Exercise goal:
Copy each line of the data below with the word "output".

Saved entries:
Background: an optimization exercise with open tools, aiming at small area, a short achievable clock period and few clock cycles per item. Do not read the settings as production practice. In this exercise RTL edits were held to simulation tests only and were not proved equivalent to the original. Power is estimated from default activity; no workload was simulated.

==> flow/design.v <==
  localparam int unsigned XLEN    = 32;
  localparam int unsigned SHAMT_W = 5;
  localparam int unsigned CNT_W   = 6;
  localparam logic [4:0] ALU_ADD  = 5'd0;
  localparam logic [4:0] ALU_SUB  = 5'd1;
  localparam logic [4:0] ALU_XOR  = 5'd2;
  localparam logic [4:0] ALU_OR   = 5'd3;
  localparam logic [4:0] ALU_AND  = 5'd4;
  localparam logic [4:0] ALU_XNOR = 5'd5;
  localparam logic [4:0] ALU_ORN  = 5'd6;
  localparam logic [4:0] ALU_ANDN = 5'd7;
  localparam logic [4:0] ALU_SRA  = 5'd8;
  localparam logic [4:0] ALU_SRL  = 5'd9;
  localparam logic [4:0] ALU_SLL  = 5'd10;
  localparam logic [4:0] ALU_LT   = 5'd11;
  localparam logic [4:0] ALU_LTU  = 5'd12;
  localparam logic [4:0] ALU_GE   = 5'd13;
  localparam logic [4:0] ALU_GEU  = 5'd14;
  localparam logic [4:0] ALU_EQ   = 5'd15;
  localparam logic [4:0] ALU_NE   = 5'd16;
  localparam logic [4:0] ALU_SLT  = 5'd17;
  localparam logic [4:0] ALU_SLTU = 5'd18;
  localparam logic [4:0] ALU_MIN  = 5'd19;
  localparam logic [4:0] ALU_MINU = 5'd20;
  localparam logic [4:0] ALU_MAX  = 5'd21;
  localparam logic [4:0] ALU_MAXU = 5'd22;
  localparam logic [4:0] ALU_CLZ  = 5'd23;
  localparam logic [4:0] ALU_CTZ  = 5'd24;
  localparam logic [4:0] ALU_PCNT = 5'd25;
`timescale 1ns/1ps
`default_nettype none
module alu_adder
(
  input  logic [4:0] op_i,
  input  logic [31:0] operand_a_i,
  input  logic [31:0] operand_b_i,
  output logic [31:0] adder_sum_o
);
  localparam int unsigned XLEN    = 32;
  localparam int unsigned SHAMT_W = 5;
  localparam int unsigned CNT_W   = 6;
  localparam logic [4:0] ALU_ADD  = 5'd0;
  localparam logic [4:0] ALU_SUB  = 5'd1;
  localparam logic [4:0] ALU_XOR  = 5'd2;
  localparam logic [4:0] ALU_OR   = 5'd3;
  localparam logic [4:0] ALU_AND  = 5'd4;
  localparam logic [4:0] ALU_XNOR = 5'd5;
  localparam logic [4:0] ALU_ORN  = 5'd6;
  localparam logic [4:0] ALU_ANDN = 5'd7;
  localparam logic [4:0] ALU_SRA  = 5'd8;
  localparam logic [4:0] ALU_SRL  = 5'd9;
  localparam logic [4:0] ALU_SLL  = 5'd10;
  localparam logic [4:0] ALU_LT   = 5'd11;
  localparam logic [4:0] ALU_LTU  = 5'd12;
  localparam logic [4:0] ALU_GE   = 5'd13;
  localparam logic [4:0] ALU_GEU  = 5'd14;
  localparam logic [4:0] ALU_EQ   = 5'd15;
  localparam logic [4:0] ALU_NE   = 5'd16;
  localparam logic [4:0] ALU_SLT  = 5'd17;
  localparam logic [4:0] ALU_SLTU = 5'd18;
  localparam logic [4:0] ALU_MIN  = 5'd19;
  localparam logic [4:0] ALU_MINU = 5'd20;
  localparam logic [4:0] ALU_MAX  = 5'd21;
  localparam logic [4:0] ALU_MAXU = 5'd22;
  localparam logic [4:0] ALU_CLZ  = 5'd23;
  localparam logic [4:0] ALU_CTZ  = 5'd24;
  localparam logic [4:0] ALU_PCNT = 5'd25;
  logic          negate_b;
  logic [XLEN:0] adder_in_a;
  logic [XLEN:0] adder_in_b;
  logic [XLEN:0] adder_out;
  always_comb begin
    case (op_i)
      ALU_SUB,
      ALU_EQ, ALU_NE, ALU_LT, ALU_LTU, ALU_GE, ALU_GEU,
      ALU_SLT, ALU_SLTU, ALU_MIN, ALU_MAX, ALU_MINU, ALU_MAXU: negate_b = 1'b1;
      default: negate_b = 1'b0;
    endcase
  end
  assign adder_in_a = {operand_a_i, 1'b1};
  always_comb begin
    if (negate_b) begin
      adder_in_b = ~{operand_b_i, 1'b0};
    end else begin
      adder_in_b = {operand_b_i, 1'b0};
    end
  end
  assign adder_out = adder_in_a + adder_in_b;
  assign adder_sum_o = adder_out[XLEN:1];
endmodule
`default_nettype wire
`timescale 1ns/1ps
`default_nettype none
module alu_shifter
(
  input  logic [4:0] op_i,
  input  logic [31:0] operand_a_i,
  input  logic [31:0] operand_b_i,
  output logic [31:0] shift_result_o
);
  localparam int unsigned XLEN    = 32;
  localparam int unsigned SHAMT_W = 5;
  localparam int unsigned CNT_W   = 6;
  localparam logic [4:0] ALU_ADD  = 5'd0;
  localparam logic [4:0] ALU_SUB  = 5'd1;
  localparam logic [4:0] ALU_XOR  = 5'd2;
  localparam logic [4:0] ALU_OR   = 5'd3;
  localparam logic [4:0] ALU_AND  = 5'd4;
  localparam logic [4:0] ALU_XNOR = 5'd5;
  localparam logic [4:0] ALU_ORN  = 5'd6;
  localparam logic [4:0] ALU_ANDN = 5'd7;
  localparam logic [4:0] ALU_SRA  = 5'd8;
  localparam logic [4:0] ALU_SRL  = 5'd9;
  localparam logic [4:0] ALU_SLL  = 5'd10;
  localparam logic [4:0] ALU_LT   = 5'd11;
  localparam logic [4:0] ALU_LTU  = 5'd12;
  localparam logic [4:0] ALU_GE   = 5'd13;
  localparam logic [4:0] ALU_GEU  = 5'd14;
  localparam logic [4:0] ALU_EQ   = 5'd15;
  localparam logic [4:0] ALU_NE   = 5'd16;
  localparam logic [4:0] ALU_SLT  = 5'd17;
  localparam logic [4:0] ALU_SLTU = 5'd18;
  localparam logic [4:0] ALU_MIN  = 5'd19;
  localparam logic [4:0] ALU_MINU = 5'd20;
  localparam logic [4:0] ALU_MAX  = 5'd21;
  localparam logic [4:0] ALU_MAXU = 5'd22;
  localparam logic [4:0] ALU_CLZ  = 5'd23;
  localparam logic [4:0] ALU_CTZ  = 5'd24;
  localparam logic [4:0] ALU_PCNT = 5'd25;
  logic               shift_left;
  logic               shift_arith;
  logic [SHAMT_W-1:0] shift_amt;
  logic [31:0]          operand_a_rev;
  logic [31:0]          shift_in;
  logic [XLEN:0]      shift_ext;
  logic [31:0]          shift_raw;
  logic [31:0]          shift_raw_rev;
  assign shift_left  = (op_i == ALU_SLL);
  assign shift_arith = (op_i == ALU_SRA);
  assign shift_amt = operand_b_i[SHAMT_W-1:0];
  for (genvar k = 0; k < XLEN; k++) begin : gen_rev_in
    assign operand_a_rev[k] = operand_a_i[XLEN-1-k];
  end
  assign shift_in = shift_left ? operand_a_rev : operand_a_i;
  assign shift_ext = $signed({shift_arith & shift_in[XLEN-1], shift_in}) >>> shift_amt;
  assign shift_raw = shift_ext[XLEN-1:0];
  for (genvar k = 0; k < XLEN; k++) begin : gen_rev_out
    assign shift_raw_rev[k] = shift_raw[XLEN-1-k];
  end
  always_comb begin
    if (shift_left) begin
      shift_result_o = shift_raw_rev;
    end else begin
      shift_result_o = shift_raw;
    end
  end
endmodule
`default_nettype wire
`timescale 1ns/1ps
`default_nettype none
module alu_compare
(
  input  logic [4:0]    op_i,
  input  logic [31:0]    operand_a_i,
  input  logic [31:0]    operand_b_i,
  input  logic [31:0]    adder_sum_i,
  output logic         cmp_result_o,
  output logic [31:0]    minmax_result_o
);
  localparam int unsigned XLEN    = 32;
  localparam int unsigned SHAMT_W = 5;
  localparam int unsigned CNT_W   = 6;
  localparam logic [4:0] ALU_ADD  = 5'd0;
  localparam logic [4:0] ALU_SUB  = 5'd1;
  localparam logic [4:0] ALU_XOR  = 5'd2;
  localparam logic [4:0] ALU_OR   = 5'd3;
  localparam logic [4:0] ALU_AND  = 5'd4;
  localparam logic [4:0] ALU_XNOR = 5'd5;
  localparam logic [4:0] ALU_ORN  = 5'd6;
  localparam logic [4:0] ALU_ANDN = 5'd7;
  localparam logic [4:0] ALU_SRA  = 5'd8;
  localparam logic [4:0] ALU_SRL  = 5'd9;
  localparam logic [4:0] ALU_SLL  = 5'd10;
  localparam logic [4:0] ALU_LT   = 5'd11;
  localparam logic [4:0] ALU_LTU  = 5'd12;
  localparam logic [4:0] ALU_GE   = 5'd13;
  localparam logic [4:0] ALU_GEU  = 5'd14;
  localparam logic [4:0] ALU_EQ   = 5'd15;
  localparam logic [4:0] ALU_NE   = 5'd16;
  localparam logic [4:0] ALU_SLT  = 5'd17;
  localparam logic [4:0] ALU_SLTU = 5'd18;
  localparam logic [4:0] ALU_MIN  = 5'd19;
  localparam logic [4:0] ALU_MINU = 5'd20;
  localparam logic [4:0] ALU_MAX  = 5'd21;
  localparam logic [4:0] ALU_MAXU = 5'd22;
  localparam logic [4:0] ALU_CLZ  = 5'd23;
  localparam logic [4:0] ALU_CTZ  = 5'd24;
  localparam logic [4:0] ALU_PCNT = 5'd25;
  logic is_equal;
  logic is_greater_equal;
  logic cmp_signed;
  logic sign_a;
  logic sign_b;
  always_comb begin
    case (op_i)
      ALU_LT, ALU_GE, ALU_SLT, ALU_MIN, ALU_MAX: cmp_signed = 1'b1;
      default: cmp_signed = 1'b0;
    endcase
  end
  assign sign_a     = operand_a_i[XLEN-1];
  assign sign_b     = operand_b_i[XLEN-1];
  assign is_equal = (adder_sum_i == '0);
  always_comb begin
    if (sign_a == sign_b) begin
      is_greater_equal = ~adder_sum_i[XLEN-1];
    end else begin
      is_greater_equal = sign_a ^ cmp_signed;
    end
  end
  always_comb begin
    case (op_i)
      ALU_EQ:   cmp_result_o = is_equal;
      ALU_NE:   cmp_result_o = ~is_equal;
      ALU_GE, ALU_GEU,
      ALU_MAX, ALU_MAXU: cmp_result_o = is_greater_equal;
      ALU_LT, ALU_LTU,
      ALU_SLT, ALU_SLTU,
      ALU_MIN, ALU_MINU: cmp_result_o = ~is_greater_equal;
      default:  cmp_result_o = 1'b0;
    endcase
  end
  always_comb begin
    if (cmp_result_o) begin
      minmax_result_o = operand_a_i;
    end else begin
      minmax_result_o = operand_b_i;
    end
  end
endmodule
`default_nettype wire
`timescale 1ns/1ps
`default_nettype none
module alu_bitcount
(
  input  logic [4:0]        op_i,
  input  logic [31:0]        operand_a_i,
  output logic [5:0]       count_o
);
  localparam int unsigned XLEN    = 32;
  localparam int unsigned SHAMT_W = 5;
  localparam int unsigned CNT_W   = 6;
  localparam logic [4:0] ALU_ADD  = 5'd0;
  localparam logic [4:0] ALU_SUB  = 5'd1;
  localparam logic [4:0] ALU_XOR  = 5'd2;
  localparam logic [4:0] ALU_OR   = 5'd3;
  localparam logic [4:0] ALU_AND  = 5'd4;
  localparam logic [4:0] ALU_XNOR = 5'd5;
  localparam logic [4:0] ALU_ORN  = 5'd6;
  localparam logic [4:0] ALU_ANDN = 5'd7;
  localparam logic [4:0] ALU_SRA  = 5'd8;
  localparam logic [4:0] ALU_SRL  = 5'd9;
  localparam logic [4:0] ALU_SLL  = 5'd10;
  localparam logic [4:0] ALU_LT   = 5'd11;
  localparam logic [4:0] ALU_LTU  = 5'd12;
  localparam logic [4:0] ALU_GE   = 5'd13;
  localparam logic [4:0] ALU_GEU  = 5'd14;
  localparam logic [4:0] ALU_EQ   = 5'd15;
  localparam logic [4:0] ALU_NE   = 5'd16;
  localparam logic [4:0] ALU_SLT  = 5'd17;
  localparam logic [4:0] ALU_SLTU = 5'd18;
  localparam logic [4:0] ALU_MIN  = 5'd19;
  localparam logic [4:0] ALU_MINU = 5'd20;
  localparam logic [4:0] ALU_MAX  = 5'd21;
  localparam logic [4:0] ALU_MAXU = 5'd22;
  localparam logic [4:0] ALU_CLZ  = 5'd23;
  localparam logic [4:0] ALU_CTZ  = 5'd24;
  localparam logic [4:0] ALU_PCNT = 5'd25;
  logic      bitcnt_ctz;
  logic      bitcnt_pcnt;
  logic [31:0] operand_a_rev;
  logic [31:0] bitcnt_bits;
  assign bitcnt_ctz  = (op_i == ALU_CTZ);
  assign bitcnt_pcnt = (op_i == ALU_PCNT);
  for (genvar k = 0; k < XLEN; k++) begin : gen_rev
    assign operand_a_rev[k] = operand_a_i[XLEN-1-k];
  end
  always_comb begin
    if (bitcnt_pcnt) begin
      bitcnt_bits = operand_a_i;
    end else if (bitcnt_ctz) begin
      bitcnt_bits = ~operand_a_i;
    end else begin
      bitcnt_bits = ~operand_a_rev;
    end
  end
  always_comb begin
    logic enable;
    enable  = 1'b1;
    count_o = '0;
    for (int unsigned i = 0; i < XLEN; i++) begin
      if (enable) begin
        count_o = count_o + CNT_W'(bitcnt_bits[i]);
      end
      enable = bitcnt_pcnt || (enable && bitcnt_bits[i]);
    end
  end
endmodule
`default_nettype wire
`timescale 1ns/1ps
`default_nettype none
module alu_core
(
  input  logic [4:0] op_i,
  input  logic [31:0] operand_a_i,
  input  logic [31:0] operand_b_i,
  output logic [31:0] result_o,
  output logic      cmp_result_o
);
  localparam int unsigned XLEN    = 32;
  localparam int unsigned SHAMT_W = 5;
  localparam int unsigned CNT_W   = 6;
  localparam logic [4:0] ALU_ADD  = 5'd0;
  localparam logic [4:0] ALU_SUB  = 5'd1;
  localparam logic [4:0] ALU_XOR  = 5'd2;
  localparam logic [4:0] ALU_OR   = 5'd3;
  localparam logic [4:0] ALU_AND  = 5'd4;
  localparam logic [4:0] ALU_XNOR = 5'd5;
  localparam logic [4:0] ALU_ORN  = 5'd6;
  localparam logic [4:0] ALU_ANDN = 5'd7;
  localparam logic [4:0] ALU_SRA  = 5'd8;
  localparam logic [4:0] ALU_SRL  = 5'd9;
  localparam logic [4:0] ALU_SLL  = 5'd10;
  localparam logic [4:0] ALU_LT   = 5'd11;
  localparam logic [4:0] ALU_LTU  = 5'd12;
  localparam logic [4:0] ALU_GE   = 5'd13;
  localparam logic [4:0] ALU_GEU  = 5'd14;
  localparam logic [4:0] ALU_EQ   = 5'd15;
  localparam logic [4:0] ALU_NE   = 5'd16;
  localparam logic [4:0] ALU_SLT  = 5'd17;
  localparam logic [4:0] ALU_SLTU = 5'd18;
  localparam logic [4:0] ALU_MIN  = 5'd19;
  localparam logic [4:0] ALU_MINU = 5'd20;
  localparam logic [4:0] ALU_MAX  = 5'd21;
  localparam logic [4:0] ALU_MAXU = 5'd22;
  localparam logic [4:0] ALU_CLZ  = 5'd23;
  localparam logic [4:0] ALU_CTZ  = 5'd24;
  localparam logic [4:0] ALU_PCNT = 5'd25;
  logic [31:0]        shift_result;
  logic [31:0]        minmax_result;
  logic [CNT_W-1:0] bitcnt_result;
  logic             bwlogic_negate;
  logic [31:0]        bwlogic_operand_b;
  logic [31:0]        bwlogic_result;
  logic [31:0]        adder_sum;
  alu_adder u_adder (
    .op_i        (op_i),
    .operand_a_i (operand_a_i),
    .operand_b_i (operand_b_i),
    .adder_sum_o (adder_sum)
  );
  alu_shifter u_shifter (
    .op_i           (op_i),
    .operand_a_i    (operand_a_i),
    .operand_b_i    (operand_b_i),
    .shift_result_o (shift_result)
  );
  alu_compare u_compare (
    .op_i            (op_i),
    .operand_a_i     (operand_a_i),
    .operand_b_i     (operand_b_i),
    .adder_sum_i     (adder_sum),
    .cmp_result_o    (cmp_result_o),
    .minmax_result_o (minmax_result)
  );
  alu_bitcount u_bitcount (
    .op_i        (op_i),
    .operand_a_i (operand_a_i),
    .count_o     (bitcnt_result)
  );
  assign bwlogic_negate    = (op_i == ALU_XNOR) || (op_i == ALU_ORN) || (op_i == ALU_ANDN);
  assign bwlogic_operand_b = bwlogic_negate ? ~operand_b_i : operand_b_i;
  always_comb begin
    case (op_i)
      ALU_OR, ALU_ORN:   bwlogic_result = operand_a_i | bwlogic_operand_b;
      ALU_AND, ALU_ANDN: bwlogic_result = operand_a_i & bwlogic_operand_b;
      default:           bwlogic_result = operand_a_i ^ bwlogic_operand_b;
    endcase
  end
  always_comb begin
    case (op_i)
      ALU_XOR, ALU_OR, ALU_AND,
      ALU_XNOR, ALU_ORN, ALU_ANDN: result_o = bwlogic_result;
      ALU_ADD, ALU_SUB:            result_o = adder_sum;
      ALU_SLL, ALU_SRL, ALU_SRA:   result_o = shift_result;
      ALU_EQ, ALU_NE, ALU_LT, ALU_LTU, ALU_GE, ALU_GEU,
      ALU_SLT, ALU_SLTU: result_o = {{(XLEN-1){1'b0}}, cmp_result_o};
      ALU_MIN, ALU_MINU,
      ALU_MAX, ALU_MAXU:           result_o = minmax_result;
      ALU_CLZ, ALU_CTZ, ALU_PCNT:  result_o = {{(XLEN-CNT_W){1'b0}}, bitcnt_result};
      default:                     result_o = '0;
    endcase
  end
endmodule
`default_nettype wire
`timescale 1ns/1ps
`default_nettype none
module alu_top
(
  input  logic      clk_i,
  input  logic      rst_n_i,
  input  logic      req_i,
  input  logic [4:0] op_i,
  input  logic [31:0] operand_a_i,
  input  logic [31:0] operand_b_i,
  output logic      ack_o,
  output logic [31:0] result_o,
  output logic      cmp_result_o
);
  localparam int unsigned XLEN    = 32;
  localparam int unsigned SHAMT_W = 5;
  localparam int unsigned CNT_W   = 6;
  localparam logic [4:0] ALU_ADD  = 5'd0;
  localparam logic [4:0] ALU_SUB  = 5'd1;
  localparam logic [4:0] ALU_XOR  = 5'd2;
  localparam logic [4:0] ALU_OR   = 5'd3;
  localparam logic [4:0] ALU_AND  = 5'd4;
  localparam logic [4:0] ALU_XNOR = 5'd5;
  localparam logic [4:0] ALU_ORN  = 5'd6;
  localparam logic [4:0] ALU_ANDN = 5'd7;
  localparam logic [4:0] ALU_SRA  = 5'd8;
  localparam logic [4:0] ALU_SRL  = 5'd9;
  localparam logic [4:0] ALU_SLL  = 5'd10;
  localparam logic [4:0] ALU_LT   = 5'd11;
  localparam logic [4:0] ALU_LTU  = 5'd12;
  localparam logic [4:0] ALU_GE   = 5'd13;
  localparam logic [4:0] ALU_GEU  = 5'd14;
  localparam logic [4:0] ALU_EQ   = 5'd15;
  localparam logic [4:0] ALU_NE   = 5'd16;
  localparam logic [4:0] ALU_SLT  = 5'd17;
  localparam logic [4:0] ALU_SLTU = 5'd18;
  localparam logic [4:0] ALU_MIN  = 5'd19;
  localparam logic [4:0] ALU_MINU = 5'd20;
  localparam logic [4:0] ALU_MAX  = 5'd21;
  localparam logic [4:0] ALU_MAXU = 5'd22;
  localparam logic [4:0] ALU_CLZ  = 5'd23;
  localparam logic [4:0] ALU_CTZ  = 5'd24;
  localparam logic [4:0] ALU_PCNT = 5'd25;
  typedef enum logic [1:0] {
    ST_IDLE,
    ST_COMPUTE,
    ST_ACK
  } hs_state_e;
  hs_state_e state_q;
  logic      ack_q;
  logic      capture;
  logic [4:0] op_q;
  logic [31:0] operand_a_q;
  logic [31:0] operand_b_q;
  logic [31:0] result_q;
  logic      cmp_result_q;
  logic [31:0] core_result;
  logic      core_cmp_result;
  logic      op_is_cmp;
  always_comb begin
    case (op_q)
      ALU_EQ, ALU_NE, ALU_LT, ALU_LTU, ALU_GE, ALU_GEU,
      ALU_SLT, ALU_SLTU, ALU_MIN, ALU_MAX, ALU_MINU, ALU_MAXU: op_is_cmp = 1'b1;
      default: op_is_cmp = 1'b0;
    endcase
  end
  assign capture = req_i && !ack_q && (state_q == ST_IDLE);
  always_ff @(posedge clk_i) begin
    if (!rst_n_i) begin
      state_q      <= ST_IDLE;
      ack_q        <= 1'b0;
      result_q     <= '0;
      cmp_result_q <= 1'b0;
    end else begin
      case (state_q)
        ST_IDLE: begin
          if (capture) begin
            state_q <= ST_COMPUTE;
          end
        end
        ST_COMPUTE: begin
          state_q      <= ST_ACK;
          ack_q        <= 1'b1;
          result_q     <= core_result;
          cmp_result_q <= op_is_cmp & core_cmp_result;
        end
        ST_ACK: begin
          if (!req_i) begin
            state_q <= ST_IDLE;
            ack_q   <= 1'b0;
          end
        end
        default: state_q <= ST_IDLE;
      endcase
    end
  end
  always_ff @(posedge clk_i) begin
    if (capture) begin
      op_q        <= op_i;
      operand_a_q <= operand_a_i;
      operand_b_q <= operand_b_i;
    end
  end
  alu_core u_core (
    .op_i         (op_q),
    .operand_a_i  (operand_a_q),
    .operand_b_i  (operand_b_q),
    .result_o     (core_result),
    .cmp_result_o (core_cmp_result)
  );
  assign ack_o        = ack_q;
  assign result_o     = result_q;
  assign cmp_result_o = cmp_result_q;
endmodule
`default_nettype wire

Written answer:
  output logic [31:0] adder_sum_o
  output logic [31:0] shift_result_o
  output logic         cmp_result_o,
  output logic [31:0]    minmax_result_o
  output logic [5:0]       count_o
  output logic [31:0] result_o,
  output logic      cmp_result_o
  output logic      ack_o,
  output logic [31:0] result_o,
  output logic      cmp_result_o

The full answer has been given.